ダイヤモンドの結晶中に不純物として窒素(Nitrogen)が存在すると、すぐ隣に炭素原子の抜け穴(空孔:Vacancy)ができることがあります。この窒素と空孔が対になったNitrogen- Vacancy(NV)中心はダイヤモンドの着色にも寄与し、色中心と呼ばれる格子欠陥となります。NV中心には周辺環境の温度や磁場の変化を極めて敏感に検知して量子状態が変わる特性があり、この特性を高空間分解能・高感度なセンサー機能として利用することが期待されています。NV中心の周りの結晶格子の歪み(ひずみ)により、NV中心の電子のエネルギー準位が分裂することが分かっていますが、電子と格子歪みの相互作用メカニズムなど詳細については、ほとんど解明されていませんでした。 本研究では、純度の高いダイヤモンド結晶の表面近傍に、密度を制御したNV中心を極めて薄いシート(ナノシート)状に導入しました。そのシートにパルスレーザーを照射し、ダイヤモンドの格子振動の様子を調べた結果、NV中心の密度が比較的低いにもかかわらず、格子振動の振幅が約13倍に増強されることが分かりました。そこで、量子力学に基づく計算手法(第一原理計算)でNV中心の周りの電荷状態を計算したところ、正負の電荷が偏った状態になっていることが分かりました。 電子と結晶格子の振動をまとめて一つの粒子とみなしたものをポーラロン準粒子と呼び、これにはいくつかのタイプがあります。ダイヤモンドでは、約70年前にフレーリッヒが提案したタイプは形成されないと考えられていましたが、今回の解析結果は、フレーリッヒ型のポーラロンがNV中心から飛び出してナノシート全体に広がっていることを示しています。本研究成果は、ポーラロンを利用したNV中心に基づく量子センシング技術の新たな戦略への道筋を開くものです。 |
【研究代表者】
筑波大学 数理物質系
長谷 宗明 教授
市川 卓人 大学院生(当時)
北陸先端科学技術大学院大学 ナノマテリアル・デバイス研究領域
安 東秀 准教授
慶應義塾大学 電気情報工学科
ポール フォンス 教授
【研究の背景】
ダイヤモンドは炭素原子のみからなる結晶で、高い硬度や熱伝導率を持っています。その特性を生かし、研磨材や放熱材料などさまざまな分野で応用されています。

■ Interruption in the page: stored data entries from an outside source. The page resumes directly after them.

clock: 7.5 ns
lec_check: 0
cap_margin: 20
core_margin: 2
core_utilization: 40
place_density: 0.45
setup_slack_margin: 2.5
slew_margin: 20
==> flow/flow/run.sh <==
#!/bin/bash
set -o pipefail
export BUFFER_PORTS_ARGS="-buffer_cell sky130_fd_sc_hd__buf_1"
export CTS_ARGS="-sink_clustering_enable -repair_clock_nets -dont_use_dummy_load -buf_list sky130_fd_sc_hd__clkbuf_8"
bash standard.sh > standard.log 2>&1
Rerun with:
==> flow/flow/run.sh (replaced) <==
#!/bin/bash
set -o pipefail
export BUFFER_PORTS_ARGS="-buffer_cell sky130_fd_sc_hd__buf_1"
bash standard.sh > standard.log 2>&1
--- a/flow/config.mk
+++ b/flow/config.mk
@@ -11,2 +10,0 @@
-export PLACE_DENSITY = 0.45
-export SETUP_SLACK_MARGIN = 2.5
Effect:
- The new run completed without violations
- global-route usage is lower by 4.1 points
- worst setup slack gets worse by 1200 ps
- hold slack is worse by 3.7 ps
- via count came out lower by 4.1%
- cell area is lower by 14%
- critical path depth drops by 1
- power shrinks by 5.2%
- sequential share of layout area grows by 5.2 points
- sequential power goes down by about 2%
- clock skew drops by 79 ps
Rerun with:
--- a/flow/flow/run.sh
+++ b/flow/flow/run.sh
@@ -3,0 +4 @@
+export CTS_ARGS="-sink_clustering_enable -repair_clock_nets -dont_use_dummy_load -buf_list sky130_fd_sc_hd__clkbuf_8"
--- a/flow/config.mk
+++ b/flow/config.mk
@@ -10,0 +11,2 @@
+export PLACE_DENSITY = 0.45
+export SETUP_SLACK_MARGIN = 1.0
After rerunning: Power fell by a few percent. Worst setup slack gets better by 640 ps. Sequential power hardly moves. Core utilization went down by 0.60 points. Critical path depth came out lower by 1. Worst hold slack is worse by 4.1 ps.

そして、最近注目されているのが量子センサー注1)としての働きです。ダイヤモンド中の不純物には窒素やホウ素などさまざまなものがあります。その中でも、不純物原子で置換された点欠陥注2)に電子や正孔が捕捉され発光を伴う種類のものは、ダイヤモンドを着色させるため「色中心」と呼ばれ、量子準位の変化で温度や電場を読み取る量子センサーとして用いられています。量子センサーの中でも、ダイヤモンドに導入した窒素―空孔(NV)中心注3)と呼ばれる複合欠陥を用いたセンサーは、高空間分解能・高感度を必要とする細胞内計測やデバイス評価装置のセンサーへの応用が期待されています。
NV中心の周りの炭素原子の格子にはヤーン・テラー効果注4)により歪みが生じていることが分かっており、この格子歪みに伴いNV中心の電子状態が分裂し、NV中心からの発光強度などに影響を与えることが知られています。しかし、その格子歪みに関しては、ポーラロン注5)の存在が示唆されるものの、電子と格子振動の相互作用の観点からは十分な解明がなされていませんでした。
【研究内容と成果】
本研究では、極めて不純物が少ない高品質のダイヤモンド結晶に窒素イオン(14N+)を4種類の線量(ドーズ)で注入することで、NV中心の密度を制御しながら表面近傍40ナノメートルの深さに導入し、そのナノシートにおける炭素原子の集団運動(格子振動:フォノン注6))の様子を調べました。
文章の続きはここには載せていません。